Verl使用sandbox计算奖励的运行流程

这里专门看需要使用sandbox的代码题的处理。其整体处理的流程还是类似的，先从数据集中获取到一批数据，然后rollout角色针对这一批问题进行推理得到答案，对于代码问题就是生成对应的代码，然后进行reward计算，为了验证生成代码的准确性，就需要将代码放入sandbox中编译运行，并得到运行数据集中的输入后得到的输出，将其与数据集中的预期输出进行对比，从而得到reward。然后再依据算法按需计算advantage等，最后进行模型的更新迭代。

这里主要关注在reward计算过程中调用sandbox的一些细节，尤其是其中如何进行任务编排。

奖励函数初始化

在初始化时，需要初始化reward_fn与val_reward_fn。在本示例中，依据配置reward_model.reward_manager=prime加载的是PrimeRewardManager，然后还依据reward_model.sandbox_fusion.max_concurrent=16这一配置设置了全局sandbox api访问并发控制信号量允许的并发限制是16，然后将这一全局并发控制信号传递给reward计算函数，然后再传入到PrimeRewardManager。

def load_reward_manager(config, tokenizer, num_examine, **reward_kwargs):
    """
    Load and initialize a reward manager based on the configuration.

    Args:
        config: PPO trainer configuration object containing reward_model fields.
        tokenizer: Tokenizer object used for processing text.
        num_examine: Number of samples to examine.
        **reward_kwargs: Additional keyword arguments for the reward manager.

    Returns:
        An instance of the specified reward manager class.
    """
    from verl.workers.reward_manager import get_reward_manager_cls

    # The list of pre-defined reward managers are defined in `verl/workers/reward_manager/`:
    # naive: NaiveRewardManager
    # prime: PrimeRewardManager
    # batch: BatchRewardManager
    # dapo: DAPORewardManager
    # Note(haibin.lin): For custom reward managers, please make sure they are imported and
    # registered via `verl.workers.reward_manager.register`
    # By default reward_manager is set to naive (NaiveRewardManager)
    reward_manager_name = config.reward_model.get("reward_manager", "naive")
    reward_manager_cls = get_reward_manager_cls(reward_manager_name)
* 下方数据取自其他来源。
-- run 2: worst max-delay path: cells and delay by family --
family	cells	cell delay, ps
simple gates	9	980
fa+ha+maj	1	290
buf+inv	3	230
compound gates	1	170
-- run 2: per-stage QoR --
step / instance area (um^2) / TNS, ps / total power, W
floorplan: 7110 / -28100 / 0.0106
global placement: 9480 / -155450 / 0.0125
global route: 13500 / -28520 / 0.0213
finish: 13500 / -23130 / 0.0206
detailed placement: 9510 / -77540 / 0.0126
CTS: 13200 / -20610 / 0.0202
[src/hdl/rpcd_div_cell.sv]
// ----------------------------------------------------------------------------
// rpcd_div_cell
// one restoring division step, one quotient bit per cell
// ----------------------------------------------------------------------------
`default_nettype none

module rpcd_div_cell #(
	parameter int RW = 64,
	parameter int LW = 32,
	parameter int PW = 8
) (
	input  wire logic          clk,
	input  wire logic          arst_n,
	input  wire logic          en,
	input  wire logic          in_valid,
	input  wire logic [RW-1:0] in_rem,
	input  wire logic [RW-1:0] in_den,
	input  wire logic [LW-1:0] in_low,
	input  wire logic [LW-1:0] in_quo,
	input  wire logic [PW-1:0] in_pay,
	output logic               out_valid,
	output logic      [RW-1:0] out_rem,
	output logic      [RW-1:0] out_den,
	output logic      [LW-1:0] out_low,
	output logic      [LW-1:0] out_quo,
	output logic      [PW-1:0] out_pay
);

	logic [RW:0]   rem_ext;
	logic [RW:0]   rem_sub;
	logic          ge;
	logic [RW-1:0] rem_nxt;

	always_comb begin
		rem_ext = {in_rem, in_low[LW-1]};
		rem_sub = rem_ext - {1'b0, in_den};
		ge      = rem_ext >= {1'b0, in_den};
		rem_nxt = ge ? rem_sub[RW-1:0] : rem_ext[RW-1:0];
	end

	always_ff @(posedge clk or negedge arst_n) begin
		if (!arst_n) begin
			out_valid <= 1'b0;
		end else if (en) begin
			out_valid <= in_valid;
		end
	end

	always_ff @(posedge clk) begin
		if (en) begin
			out_rem <= rem_nxt;
			out_den <= in_den;
			out_low <= {in_low[LW-2:0], 1'b0};
			out_quo <= {in_quo[LW-2:0], ge};
			out_pay <= in_pay;
		end
	end

endmodule

`default_nettype wire

[config.mk]
export PLATFORM = sky130hd
export DESIGN_NAME = rpcd_div_cell
export DESIGN_NICKNAME = d
export VERILOG_FILES = /design/src/hdl/rpcd_div_cell.sv
export SDC_FILE = /design/constraint.sdc
export NUM_CORES = 1
export LEC_CHECK = 0
export BUFFER_PORTS_ARGS = -buffer_cell sky130_fd_sc_hd__buf_2
export CAP_MARGIN = 20
export CORE_AREA = 2 2 156 158
export DETAILED_ROUTE_END_ITERATION = 16
export DIE_AREA = 0 0 158 160
export PLACE_DENSITY = 0.87
export SYNTH_ARGS = -nofsm -noshare
export SYNTH_HDL_FRONTEND = slang
export SYNTH_SLANG_ARGS = --single-unit
[constraint.sdc]
create_clock -name clk -period 0.9 [get_ports clk]
set_input_delay 0 -clock clk [delete_from_list [all_inputs] [get_ports clk]]
set_output_delay 0 -clock clk [all_outputs]
set_load 0.05 [all_outputs]
==> results.sh, run 1 <==
export IMPL_worst_endpoint="out_rem[5]$_DFFE_PP_/D"
export IMPL_grt_util_all_layers=0.6506
export IMPL_error="[ERROR GRT-0232] Routing congestion too high. Check the congestion heatmap in the GUI."
export IMPL_synth_cells=939
export IMPL_synth_edff_count=199
export IMPL_gp_congestion=0.9007
export IMPL_yosysWarnings=0
export IMPL_die_w_um=158
export IMPL_synth_cell_types=58
export IMPL_clk_path_buf_depth=2
export IMPL_yosysTopAreaCell="edfxtp_1"
export IMPL_synth_async_reset_ratio=0.005000
export IMPL_row_count=57
export IMPL_placed_area_um2=16030
export IMPL_synth_ff_type="edfxtp_1"
export IMPL_status="aborted with a tool error"
export IMPL_avgSynthCellArea_um2=11.90
export IMPL_gr_total_overflow=5
export IMPL_io_buffers=402
export IMPL_cts_buffers=17
export IMPL_grt_antenna_before_repair=21
export IMPL_ys_ff_latch=200
export IMPL_start_util=0.4692
export IMPL_worstEpCategory="register input"
export IMPL_pin_count=405
export IMPL_cts_sinks=200
export IMPL_grt_max_degree=23
export IMPL_synthTopCellsByArea="edfxtp_1 53%, ha_1 7.2%, mux2_4 6.2%"
export IMPL_netlist_area_um2=11180
export IMPL_lastStage="5_1_grt"
export IMPL_synth_common_cells="199 x edfxtp_1, 88 x a21oi_1, 80 x inv_1, 66 x nand2_1, 64 x ha_1"
export IMPL_dp_hpwl_um=29660
export IMPL_h_tree_depth=4
export IMPL_syn_num_nets=1208
export IMPL_yosysMostFrequentCell="edfxtp_1"
export IMPL_die_h_um=160
export IMPL_clockRootBuffer="clkbuf_16"
export IMPL_synth_top_cell_area_share=0.5347
export IMPL_ys_seq_area_frac=0.5369
==> through the flow <==
| step | util | hold slack [ns] | worst slack (ns) | instances | TNS, ns |
|---|---|---|---|---|---|
| after floorplan | - | -0.2956 | -1.727 | 939 | -109.20 |
| after global placement | 0.6730 | -0.2236 | -2.054 | 1915 | -127.99 |
| after detailed placement | 0.6730 | -0.2201 | -2.150 | 1915 | -133.04 |
| after CTS | 0.8514 | 0.005630 | -1.504 | 2166 | -117.25 |
==> metal layers <==
metal	global-route usage	overflow
met1	0.6510	0
met2	0.8123	0
met3	0.5286	0
met4	0.5950	5
met5	0.1845	0
==> logic make-up after synthesis <==
group                    after synthesis  share of synthesized area
AO/OA/AOI/OAI                        240                     0.1387
flip-flops                           200                     0.5369
AND/OR/NAND/NOR                      198                    0.08240
buffers and inverters                112                    0.04209
adder cells (fa/ha/maj)               65                    0.07344
multiplexers                          65                    0.08061
XOR/XNOR                              58                    0.04545
other                                  1                  0.0003355
==> repair_timing <==
action | in CTS
hold buffers | 199
pin swaps | 13
setup endpoints to repair | 265
endpoints found under the hold margin | 198
buffers inserted | 19
gates cloned | 2
gates resized for setup | 442
==> run 2: changes to the inputs <==
--- a/config.mk
+++ b/config.mk
@@ -7,10 +7,9 @@
 export LEC_CHECK = 0
 export BUFFER_PORTS_ARGS = -buffer_cell sky130_fd_sc_hd__buf_2
 export CAP_MARGIN = 20
-export CORE_AREA = 2 2 156 158
+export CORE_UTILIZATION = 40
 export DETAILED_ROUTE_END_ITERATION = 16
-export DIE_AREA = 0 0 158 160
-export PLACE_DENSITY = 0.87
+export PLACE_DENSITY_LB_ADDON = 0.15
 export SYNTH_ARGS = -nofsm -noshare
 export SYNTH_HDL_FRONTEND = slang
 export SYNTH_SLANG_ARGS = --single-unit
==> run 2 against run 1 <==
  * The flow now finishes, with violations (negative setup slack)
  * Synthesized cell count stayed put
  * Area after synthesis stayed put
==> results.sh, run 2 <==
export IMPL_reg2regPathDepth=2
export IMPL_regArea_um2=6002
export IMPL_synth_async_reset_ratio=0.005000
export IMPL_critical_path_arrival_ns=2.69
export IMPL_gp_congestion=0.8953
export IMPL_yosysWarnings=0
export IMPL_drc=0
export IMPL_synth_ff_type="edfxtp_1"
export IMPL_worst_path_max_fanout=6
export IMPL_synth_common_cells="199 x edfxtp_1, 88 x a21oi_1, 80 x inv_1, 66 x nand2_1, 64 x ha_1"
export IMPL_die_h_um=169.2
export IMPL_worst_slack_ns=-1.591
export IMPL_ys_ff_latch=200
export IMPL_pin_count=405
export IMPL_dp_cells=1939
export IMPL_syn_num_nets=1208
export IMPL_setup_tns_ns=-119.65
export IMPL_clk_path_buf_depth=2
export IMPL_fillers=1836
export IMPL_start_util=0.4112
export IMPL_grt_pass1_wl_um=64670
export IMPL_hold_ws_ns=0.03679
export IMPL_grt_util_all_layers=0.2993
export IMPL_ir_drop_uv=915.4
export IMPL_netlist_area_um2=11180
export IMPL_nets=2086
export IMPL_drt_wl_total_um=43580
export IMPL_top_regs="out_den: 64 flops, out_rem: 64 flops, out_quo: 32 flops"
export IMPL_period_share=2.768
export IMPL_synthTopCellsByArea="edfxtp_1 53%, ha_1 7.2%, mux2_4 6.2%"
export IMPL_placed_area_um2=15860
export IMPL_wl_per_cell_um=19.75
export IMPL_final_cell_area_um2=20420
export IMPL_p_leak_nw=9.161
export IMPL_place_ws_ns=-2.114
export IMPL_final_layout_size_suffix_gt1_frac=0.4760
export IMPL_layout_common_cells="269 x buf_4, 209 x buf_6, 201 x dlygate4sd3_1"
export IMPL_dp_hpwl_um=28420
export IMPL_ys_seq_area_frac=0.5369
export IMPL_cts_sinks=200
export IMPL_rrSetupSlack_ns=-0.03
export IMPL_gr_total_overflow=0
export IMPL_die_w_um=169.2
export IMPL_area_growth_pct=82.69
export IMPL_r2r_start="out_valid"
export IMPL_core_um2=27180
export IMPL_min_period_ns=2.491
export IMPL_worstSetupPathType="primary input to register"
export IMPL_clock_latency_ns=0.44
export IMPL_timing_hold_violations_final=0
export IMPL_setup_viol=270
export IMPL_grt_pass1_vias=11710
export IMPL_h_tree_depth=4
export IMPL_critical_path_required_ns=1.09
export IMPL_layout_commonest_cell="buf_4"
export IMPL_avgSynthCellArea_um2=11.90
export IMPL_end_kind="register"
export IMPL_synth_cells=939
export IMPL_die_area_um2=28610
export IMPL_start_kind="primary input"
export IMPL_grt_antenna_before_repair=6
export IMPL_status="finished with violations"
export IMPL_clockRootBuffer="clkbuf_16"
export IMPL_synth_top_cell_area_share=0.5347
export IMPL_crit_end="out_rem[41]"
export IMPL_rsz0062_at_grt="true"
export IMPL_routed_via_density=4.999
export IMPL_crit_start="in_low[31]"
export IMPL_cts_tree="yes"
export IMPL_slew_viol_final=0
export IMPL_violations="negative setup slack"
export IMPL_yosysMostFrequentCell="edfxtp_1"
export IMPL_cap_violations=0
export IMPL_ant_nets=0
export IMPL_cts_buffers=17
export IMPL_pwr_density_cell_nw_per_um2=1673
export IMPL_yosysTopAreaCell="edfxtp_1"
export IMPL_grt_max_degree=51
export IMPL_multiInputGateArea_um2=5239
export IMPL_num_vias=11030
export IMPL_drt_iter0_markers=673
export IMPL_row_count=60
export IMPL_io_buffers=402
export IMPL_synth_edff_count=199
export IMPL_hold_class="primary input to register"
export IMPL_finClkSkew_ns=0
export IMPL_fmax_mhz=401.5
export IMPL_reg2reg_to="out_valid"
export IMPL_synth_cell_types=58
export IMPL_first_pass_iters=5
export IMPL_final_cells=2207
export IMPL_clk_pin_slew_ns=0.09
## run 2: cell counts after synthesis
No cell type changed its count.
## run 2: area by class of cell
class / count / area share
clock buffers: 17 / 0.02084
flip-flops and latches: 200 / 0.2940
repair buffers: 891 / 0.3800
clock inverters: 15 / 0.009008
diodes: 5 / 0.0006128
well taps: 372 / 0.02280
multi-input cells: 627 / 0.2566
inverters: 80 / 0.01618
## run 2: worst min path at each step
stage	startpoint	end	slack, ns	cells past startpoint
CTS	en	out_rem[8]	0.02	2
global route	en	out_den[8]	0.03	2
floorplan	arst_n	out_valid	-0.30	0
finish	en	out_den[8]	0.04	2
global placement	arst_n	out_valid	-0.23	1
detailed placement	arst_n	out_valid	-0.23	1
## run 2: logic make-up after synthesis
group                    count (synthesis)  share of synthesized area
AO/OA/AOI/OAI                          240                     0.1387
flip-flops                             200                     0.5369
AND/OR/NAND/NOR                        198                    0.08240
buffers and inverters                  112                    0.04209
adder cells (fa/ha/maj)                 65                    0.07344
multiplexers                            65                    0.08061
XOR/XNOR                                58                    0.04545
other                                    1                  0.0003355
## run 2: routing by layer
| layer | track usage | up-vias | share of wire |
|---|---|---|---|
| met5 | 0 | - | 0.00030 |
| met4 | 0.1277 | 2 | 0.035 |
| met3 | 0.05434 | 81 | 0.059 |
| met2 | 0.5393 | 433 | 0.51 |
| met1 | 0.3478 | 5281 | 0.39 |
| li1 | - | 5235 | - |
## run 2: where the power goes
group	total (mW)	internal, mW	leakage (nW)	switching [mW]
Combinational	14.0	6.43	6.92	7.61
Clock	8.09	3.79	0.285	4.30
Sequential	12.0	11.5	1.96	0.527
## run 2: critical path: stages
cell	delay, ns
buf_2	0.09
inv_1	0.07
ha_4	0.17
nand2b_4	0.15
a211oi_4	0.23
nor2_2	0.07
o21bai_2	0.19
a31oi_4	0.14
o41ai_4	0.31
buf_12	0.15
a31oi_4	0.09
o21ai_4	0.17
a31oi_4	0.13
buf_4	0.15
buf_6	0.13
buf_16	0.15
mux2_4	0.29
## run 2: per-stage QoR
step / power [mW] / utilization
2_1_floorplan: 19.22 / -
3_3_place_gp: 23.22 / 0.5837
3_5_place_dp: 23.30 / 0.5837
4_1_cts: 33.92 / 0.7469
5_1_grt: 35.32 / 0.7512
6_report: 34.15 / 0.7513
## run 2: repair_timing
item,CTS,global route
setup endpoints to repair,265,270
setup buffers,20,4
hold buffers,201,1
gates resized for setup,471,8
endpoints found under the hold margin,203,5
pin swaps,13,3
gates cloned,4,2
No activity file was read; power rests on OpenSTA's default activity.
==> run 3: changes to the inputs <==
--- a/config.mk
+++ b/config.mk
@@ -8,6 +8,8 @@
 export BUFFER_PORTS_ARGS = -buffer_cell sky130_fd_sc_hd__buf_2
 export CAP_MARGIN = 20
 export CORE_UTILIZATION = 40
+export CTS_BUF_LIST = sky130_fd_sc_hd__clkbuf_16
+export CTS_CLUSTER_DIAMETER = 200
 export DETAILED_ROUTE_END_ITERATION = 16
 export PLACE_DENSITY_LB_ADDON = 0.15
 export SYNTH_ARGS = -nofsm -noshare
==> constraint.sdc (replaced) <==
create_clock -name clk -period 2.34 [get_ports clk]
set_input_delay 0 -clock clk [delete_from_list [all_inputs] [get_ports clk]]
set_output_delay 0 -clock clk [all_outputs]
set_load 0.05 [all_outputs]
==> run 3 against run 2 <==
  * The run still ends with negative setup slack left
  * Sequential share of layout area increased by 1.8 points
  * First-iteration DRC count up 9.4%
  * Die area stayed put
  * Sequential cell count is the same
  * Clock power decreased by 62%
  * Critical path type unchanged
  * Highest routed layer unchanged
==> results.sh, run 3 (synthesized netlist as in run 2, its figures left out) <==
export IMPL_status="finished with violations"
export IMPL_violations="negative setup slack"
export IMPL_drt_wl_total_um=40230
export IMPL_ir_drop_uv=428.5
export IMPL_p_int_mw=7.905
export IMPL_cp_slowest_cell="o211ai_1"
export IMPL_first_pass_iters=5
export IMPL_switching_share=0.3711
export IMPL_cap_violations=0
export IMPL_period_share=1.009
export IMPL_dp_hpwl_um=27620
export IMPL_critical_path_required_ns=2.54
export IMPL_wl_per_cell_um=18.38
export IMPL_fillers=2035
export IMPL_min_path_cells=4
export IMPL_die_w_um=169.2
export IMPL_timing_hold_violations_final=0
export IMPL_grt_pass1_wl_um=58850
export IMPL_cts_sinks=200
export IMPL_row_count=60
export IMPL_worstSetupPathType="primary input to register"
export IMPL_pwr_density_cell_nw_per_um2=652.9
export IMPL_whs_endpoint="out_rem[3]"
export IMPL_fin_util=0.7084
export IMPL_p_sw_mw=4.663
export IMPL_nets=2069
export IMPL_start_util=0.4112
export IMPL_num_vias=10840
export IMPL_path_cells="buf_6 -> inv_4 -> ha_4 -> buf_6 -> o21a_1 -> o211ai_1 -> a211oi_2 -> o21ai_2 -> buf_4 -> a31oi_1 -> buf_4 -> a21o_4 -> a21bo_4 -> a31oi_4 -> xnor2_2 -> mux2_4"
export IMPL_rsz0062_at_grt="true"
export IMPL_io_buffers=402
export IMPL_setup_tns_ns=-0.02024
export IMPL_gp_congestion=0.8658
export IMPL_clk_path_buf_depth=2
export IMPL_layout_common_cells="391 x buf_2, 251 x buf_4, 203 x dlygate4sd3_1"
export IMPL_clockRootBuffer="clkbuf_16"
export IMPL_top_regs="out_den: 64 flops, out_rem: 64 flops, out_quo: 32 flops"
export IMPL_clockPowerShare=0.248
export IMPL_clock_latency_ns=0.45
export IMPL_worst_path_max_fanout=4
export IMPL_p_seq_frac=0.358
export IMPL_report_power_total_mw=12.57
export IMPL_layout_commonest_cell="buf_2"
export IMPL_finClkSkew_ns=0
export IMPL_final_cells=2189
export IMPL_cp_buffers_inverters=5
export IMPL_start_kind="primary input"
export IMPL_critPathMaxStageDelay_ns=0.32
export IMPL_grt_max_degree=66
export IMPL_worst_slack_ns=-0.02024
export IMPL_die_area_um2=28610
export IMPL_gr_total_overflow=0
export IMPL_clk_pin_slew_ns=0.09
export IMPL_die_h_um=169.2
export IMPL_reg2regPathDepth=1
export IMPL_h_tree_depth=4
export IMPL_grt_pass1_vias=10890
export IMPL_end_kind="register"
export IMPL_reg2reg_to="out_valid"
export IMPL_slew_viol_final=0
export IMPL_final_layout_size_suffix_gt1_frac=0.4865
export IMPL_routed_via_density=4.950
export IMPL_hold_class="primary input to register"
export IMPL_grt_antenna_before_repair=5
export IMPL_r2r_start="out_valid"
export IMPL_grt_util_all_layers=0.2696
export IMPL_drt_iter0_markers=736
export IMPL_area_growth_pct=72.26
export IMPL_pin_count=405
export IMPL_combPwrFrac=0.394
export IMPL_drc=0
export IMPL_hold_ws_ns=0.1452
export IMPL_dp_cells=1926
export IMPL_ant_nets=0
export IMPL_core_um2=27180
export IMPL_cts_tree="yes"
export IMPL_critical_path_arrival_ns=2.56
export IMPL_min_period_ns=2.360
export IMPL_cts_buffers=17
export IMPL_setup_viol=1
export IMPL_critPathTopFamily="compound AO/OA/AOI/OAI gates"
export IMPL_min_from="in_rem[2]"
export IMPL_p_leak_nw=8.682
export IMPL_rrSetupSlack_ns=1.59
export IMPL_fmax_mhz=423.7
## run 3: metrics by stage
stage / area (µm²) / worst slack (ns)
after CTS: 18750 / -0.08100
after global routing: 19250 / -0.08967
final: 19250 / -0.02024
after detailed placement: 15620 / -0.7002
after floorplan: 11440 / -0.2875
after global placement: 15620 / -0.7051
## run 3: layout make-up
type,count,area [µm²],share of cell area
Inverter,80,322.8,0.01677
Multi-Input combinational cell,627,5464,0.2838
Clock inverter,15,180.2,0.009359
Sequential cell,200,6001,0.3117
Tap cell,372,465.4,0.02418
Antenna cell,4,10.01,0.0005200
Clock buffer,17,425.4,0.02210
Timing Repair Buffer,874,6382,0.3315
## run 3: layer usage
| layer | part of all wire | routed length [µm] | up-vias | GRT usage |
|---|---|---|---|---|
| met5 | 0.00042 | 17 | - | 0 |
| met1 | 0.41 | 16650 | 5206 | 0.3278 |
| li1 | - | - | 5213 | - |
| met2 | 0.50 | 20310 | 368 | 0.4815 |
| met4 | 0.025 | 1022 | 2 | 0.08578 |
| met3 | 0.056 | 2235 | 46 | 0.04921 |
## run 3: power by group through the flow
stage / Combinational [mW] / Clock, mW / Sequential [mW]
detailed placement: 4.30 / 0 / 4.58
finish: 4.95 / 3.11 / 4.50
CTS: 4.75 / 3.16 / 4.50
global route: 5.21 / 3.28 / 4.54
floorplan: 1.44 / 0 / 5.93
global placement: 4.27 / 0 / 4.57
## run 3: worst max-delay path by stage
stage | endpoint | cells past startpoint | slack, ns | startpoint
3_5_place_dp | out_rem[44] | 14 | -0.70 | in_den[0]
2_1_floorplan | out_rem[16] | 14 | -0.29 | in_den[4]
5_1_grt | out_rem[25] | 16 | -0.09 | in_den[4]
3_3_place_gp | out_rem[44] | 14 | -0.71 | in_den[0]
6_report | out_rem[56] | 16 | -0.02 | in_den[8]
4_1_cts | out_rem[15] | 16 | -0.08 | in_den[20]
## run 3: what timing repair did
item / in CTS / in global routing
gates cloned: 4 / 3
setup endpoints to repair: 62 / 64
pin swaps: 18 / 35
hold buffers: 201 / 2
resized for setup: 68 / 81
buffers inserted: 13 / 5
endpoints found under the hold margin: 236 / 2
    # Try to get a custom reward function based on the configuration
    compute_score = get_custom_reward_fn(config)
    final_compute_score = compute_score

    if compute_score is None:
        sandbox_config = config.reward_model.get("sandbox_fusion")
        sandbox_url = sandbox_config.get("url") if sandbox_config else None
        memory_limit_mb = sandbox_config.get("memory_limit_mb", 1024)
        if sandbox_url:
            sandbox_manager = multiprocessing.Manager()
            # Create a semaphore to control concurrent access to the sandbox
            _concurrent_semaphore = sandbox_manager.Semaphore(sandbox_config.get("max_concurrent", 64))
            final_compute_score = partial(default_compute_score, sandbox_fusion_url=sandbox_url, concurrent_semaphore=_concurrent_semaphore, memory_limit_mb=memory_limit_mb)
        else:
            final_compute_score = default_compute_score

    # Instantiate and return the reward manager with the specified parameters
    return reward_manager_cls(
        tokenizer=tokenizer,
        num_examine=num_examine,
        compute_score=final_compute_score,
        reward_fn_key=config.data.reward_fn_key,
        **reward_kwargs,
    )

奖励函数计算

• 在训练流程中，当从train_dataloader取出一个batch的数据，并且rollout角色对其进行推理后就会调用reward manager（PrimeRewardManager）进行奖励计算。奖励计算的整体流程如下图所示。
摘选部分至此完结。